A supreme irony is that the Prime Minister and his Finance Minister desire Parliament to be suspended, and for the Budget to be enforceable by executive action. This again would be unconstitutional because it would violate 3 sub-articles in Article 150 itself. Thus, Article 150(3) requires the Proclamation to be laid before both Houses of Parliament.
Story over. The move to Proclaim a State of Emergency without the support of Parliament is illegal and unconstitutional. The Agong needs to recall Parliament to sort out this imposter and his crew of unelected opportunists, who have plundered and abused their roles under the cover of Covid for very many months, and return to a majority government.

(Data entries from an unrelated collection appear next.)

Background: an optimization exercise with open tools, aiming at small area and a short achievable clock period. Do not read the settings as production practice.
The RTL was checked by simulation tests, not by an equivalence proof against the original design.
No activity file was given, so power comes from the tool's default toggle rates.

## job 2990
## whac_core
module whac_core (
    input  wire        clk,
    input  wire        rst,         
    input  wire        pause,
    input  wire        ps2_clk,
    input  wire        ps2_data,
    output wire [11:0] x_pos,
    output wire [11:0] y_pos,
    output wire        left_btn,
    output wire        right_btn,
    output wire [11:0] mole_up,
    output wire        is_start,
    output wire [3:0]  level,
    output wire [2:0]  live,
    output wire [15:0] score,
    output wire [5:0]  note,
    output wire        beep
);
Settings: LEC_CHECK=0, ABC_AREA=1, CAP_MARGIN=20, CORE_MARGIN=2, CORE_UTILIZATION=60, CTS_CLUSTER_DIAMETER=150, CTS_CLUSTER_SIZE=25, PLACE_DENSITY=0.7, SLEW_MARGIN=20; clock period 80.0 ns.
standard.sh (not shown) runs the stock make flow with config.mk's settings and CLKGATE_MAP_FILE= SYNTH_SCRIPT=/design/flow/synth_recipe.tcl, a recipe that flattens the netlist after the stock synthesis.
==> flow/flow/run.sh <==
#!/bin/bash
set -euo pipefail
rm -rf scripts_abc
cp -r "$FLOW_HOME/scripts" scripts_abc
printf 'strash\ndch\nmap -a\ntopo\n' > scripts_abc/abc_area.script
export SCRIPTS_DIR="$PWD/scripts_abc"
export BUFFER_PORTS_ARGS="-buffer_cell sky130_fd_sc_hd__buf_2"
export SETUP_SLACK_MARGIN=62.8
bash standard.sh > standard.log 2>&1
Job 2990 closes out successfully: all stages finished, all timing, DRC and antenna checks passed.
The inputs of job 2276 differ from those of job 2990 as listed below.
==> flow/flow/run.sh <==
#!/bin/bash
set -euo pipefail
rm -rf scripts_abc
cp -r "$FLOW_HOME/scripts" scripts_abc
printf 'strash\ndch\nmap -a\ntopo\nstrash\ndch\nmap -a\ntopo\n' > scripts_abc/abc_area.script
export SCRIPTS_DIR="$PWD/scripts_abc"
export BUFFER_PORTS_ARGS="-buffer_cell sky130_fd_sc_hd__buf_2"
export SETUP_SLACK_MARGIN=62.8
bash standard.sh > standard.log 2>&1
--- outcome ---
Job 2276: all stages complete, timing, DRC and antenna checks passed
Row post-synthesis xor/xnor area fraction: job 2276 lower / job 2990 higher
On pin count of the biggest net entering global routing, the lower figure sits with job 2990, not job 2276.
In the flow results for job 2990 and job 2276, the share of power burned in registers is smaller on job 2990.
Number of non-clock buffers in job 2276 is 4 below job 2990.
Portion of the layout cell area used by non-clock buffers came out lower on job 2276 than on job 2990.
The count of clock-buffer cells in the layout in job 2276 was higher than what job 2990 gave.
In job 2276 the number of cells traversed by the worst hold path turned out 1 lower than in job 2990.
Of the two values seen for class of the most critical setup path, in -> reg was produced by job 2990 and reg -> out by job 2276.
Compared with job 2990, in job 2276 routed wirelength normalized by instance count up 0.56%, setup slack went up.
Comparing job 2990 with job 2276, the fmax came out essentially unchanged.
Of the two values seen for highest-delay cell along the critical path, sky130_fd_sc_hd__or4_2 was produced by job 2990 and sky130_fd_sc_hd__dfxtp_2 by job 2276.
Looking at sum of internal, switching and leakage power across both flows, job 2276 is the stronger of the two, with job 2990 trailing.
Inputs modified between job 2276 and job 1274:
Settings: changing PLACE_DENSITY from 0.7 to 0.85; changing CORE_UTILIZATION from 60 to 75.
==> flow/flow/run.sh <==
#!/bin/bash
set -euo pipefail
export BUFFER_PORTS_ARGS="-buffer_cell sky130_fd_sc_hd__buf_2"
export SETUP_SLACK_MARGIN=62.8
bash standard.sh > standard.log 2>&1
## What came out
NOTE cell count after placement job 2276->job 1274 increased by a few percent
Between job 1274 and job 2276, the area taken by flip-flops and latches does not differ in any meaningful way.
Looking at synthesized-area fraction occupied by adder cells across job 1274 and job 2276, the one that comes out lower is job 1274.
In terms of maximum operating frequency, job 1274 and job 2276 differ only marginally.
Looking at multi-input logic portion of the cell area, job 1274 sits 1.7 points higher than job 2276 does.
Going from job 2276 to job 1274, worst-case vdd ir drop now smaller; total power ~0 delta.
diff inputs: job 1274 => job 2103
Settings: CORE_UTILIZATION now 60, was 75; PLACE_DENSITY now 0.7, was 0.85.
==> flow/flow/run.sh <==
#!/bin/bash
set -euo pipefail
rm -rf scripts_abc
cp -r "$FLOW_HOME/scripts" scripts_abc
printf 'strash\ndch\nmap -a\ntopo\nstrash\ndch\nmap -a\ntopo\n' > scripts_abc/abc_area.script
export SCRIPTS_DIR="$PWD/scripts_abc"
export BUFFER_PORTS_ARGS="-buffer_cell sky130_fd_sc_hd__buf_1"
export SETUP_SLACK_MARGIN=62.8
bash standard.sh > standard.log 2>&1
[summary]
Job 1274 went all the way through synthesis, placement and routing and the layout is clean on timing, DRC and antenna. Job 2103: PASS, flow complete, no timing, DRC or antenna violations. The portion of total power attributed to combinational logic of job 2103 falls short of that of job 1274 by 1.5 points. Going from job 1274 to job 2103, global placement routability congestion shrinks by 0.072. Core util | job 2103 vs job 1274 | job 2103 lower. Setup WNS job 1274 -> job 2103: worse. Going from job 1274 to job 2103, cell count dropped about 4%; number of violations reported at the end of detailed-routing iteration 0 dropped about 36%; number of iterations in the first detailed-routing pass dropped 4; number of placed instances with taps included dropped 87; non-clock buffer count dropped 2. Delta (job 2103 minus job 1274): total power now sits at about the same level; share of final layout cell area taken by non-clock buffers decreased 0.61 points.

== job 2408 ==
Starting RTL as in the previous note.
export LEC_CHECK = 0
export ABC_AREA = 1
export CAP_MARGIN = 20
export CORE_MARGIN = 2
export CORE_UTILIZATION = 60
export CTS_CLUSTER_DIAMETER = 150
export CTS_CLUSTER_SIZE = 25
export PLACE_DENSITY = 0.7
export SLEW_MARGIN = 20
create_clock -name core_clock -period 80.0 [get_ports {clk}]
==> flow/flow/run.sh <==
#!/bin/bash
set -euo pipefail
rm -rf scripts_abc
cp -r "$FLOW_HOME/scripts" scripts_abc
printf 'strash\ndch\nmap -a\ntopo\nstrash\ndch\nmap -a\ntopo\nstrash\ndch\nmap -a\ntopo\n' > scripts_abc/abc_area.script
export SCRIPTS_DIR="$PWD/scripts_abc"
export BUFFER_PORTS_ARGS="-buffer_cell sky130_fd_sc_hd__buf_2"
export SETUP_SLACK_MARGIN=62.8
bash standard.sh > standard.log 2>&1
Relative to job 2408, the following input files were edited for job 8686:
==> flow/flow/run.sh <==
#!/bin/bash
set -euo pipefail
export BUFFER_PORTS_ARGS="-buffer_cell sky130_fd_sc_hd__buf_2"
export SETUP_SLACK_MARGIN=62.8
bash standard.sh > standard.log 2>&1
==> comparison <==
In summary, job 8686 completed successfully, with a layout that passed the timing, design-rule and antenna checks.
Compared with job 2408, job 8686 shows a lower clock share of power.
Compared with job 2408, job 8686 shows a global-route met1 utilization that is 1.7 points lower.
Job 2408 -> job 8686: sequential power flat
Per the comparison of job 8686 with job 2408, inverter count of the layout excluding clock inverters rose about 7%; area enclosed by the die boundary rose about 7%; fraction of area in non-clock buffers fell 0.26 points.
From job 2408 to job 8686 the numbers moved as follows: starting utilization of the core area now smaller, instance area after placement +4.8%, met3 usage was more or less identical, post-synthesis instance area grew by 900 sq um.
--- input diff job 8686..job 4920 ---
diff --git a/flow/flow/run.sh b/flow/flow/run.sh
--- a/flow/flow/run.sh
+++ b/flow/flow/run.sh
@@ -4 +4 @@
-export SETUP_SLACK_MARGIN=62.8
+export SETUP_SLACK_MARGIN=62.7
Results
The leakage power figure on job 4920 is in line with that on job 8686. Job 4920 finished every stage and its layout cleared the timing, design-rule and antenna checks. The worst setup path endpoint comes out note[3] in one run and x_pos[6] in the other, namely in job 8686 and job 4920 respectively. Going from job 8686 to job 4920, final area stayed essentially flat, post-cts resize count went down by 10, final total power saw little to no change, setup slack shows a reduction of 0.058 ns.

==> afterwards: timing with drivers on the ports <==
How much do the figures lean on ideal ports? The routed layouts below were timed once more, with nothing changed but the port constraints. Step 1 (the two cells are an assumption about what drives the block):
set clk [get_ports {clk}]
set_driving_cell -lib_cell sky130_fd_sc_hd__clkbuf_16 $clk
set_driving_cell -lib_cell sky130_fd_sc_hd__buf_2 [delete_from_list [all_inputs] $clk]
Step 2 moves the port delays by t, midway between the first and last clock arrival at a register: inputs arrive t later, outputs are due t later. That takes back most of the time a late clock gives input paths. a / b / c = ideal ports / drivers / drivers and shift; a / b = the first two.
run | t, ns | slack for setup (ns) | worst setup path after step 2 | latest minus earliest clock arrival (ns) | worst data-port slew with drivers (ns)
job 2990 | 0.485 | 62.833 / 62.786 / 62.377 | input to register | 0.012 / 0.012 | 0.03
job 2276 | 0.487 | 62.849 / 62.798 / 62.453 | input to register | 0.013 / 0.013 | 0.03
job 1274 | 0.482 | 62.841 / 62.797 / 62.418 | input to register | 0.012 / 0.011 | 0.06
job 2103 | 0.493 | 62.837 / 62.786 / 62.474 | input to register | 0.015 / 0.014 | 0.03
job 2408 | 0.484 | 62.807 / 62.758 / 62.505 | input to register | 0.013 / 0.013 | 0.03
job 8686 | 0.481 | 62.846 / 62.798 / 62.481 | input to register | 0.014 / 0.013 | 0.07
job 4920 | 0.483 | 62.788 / 62.740 / 62.488 | input to register | 0.013 / 0.013 | 0.07
After both steps every run listed still meets setup and hold. For job 2990, which loses most, drivers alone change the setup slack by -0.047 ns; drivers and shift together by -0.456 ns.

He needs to begin by doing what he ought to have done in March, which was to offer the opportunity to form a government to the party leader with the most support. That was not ‘PM8’ who was not a party leader and who had no support. It was and remains Anwar Ibrahim.
Moo must step aside along with his shameless side-kick Azmin Ali and stop running this wrecking ball through the liberties of the Malaysian people.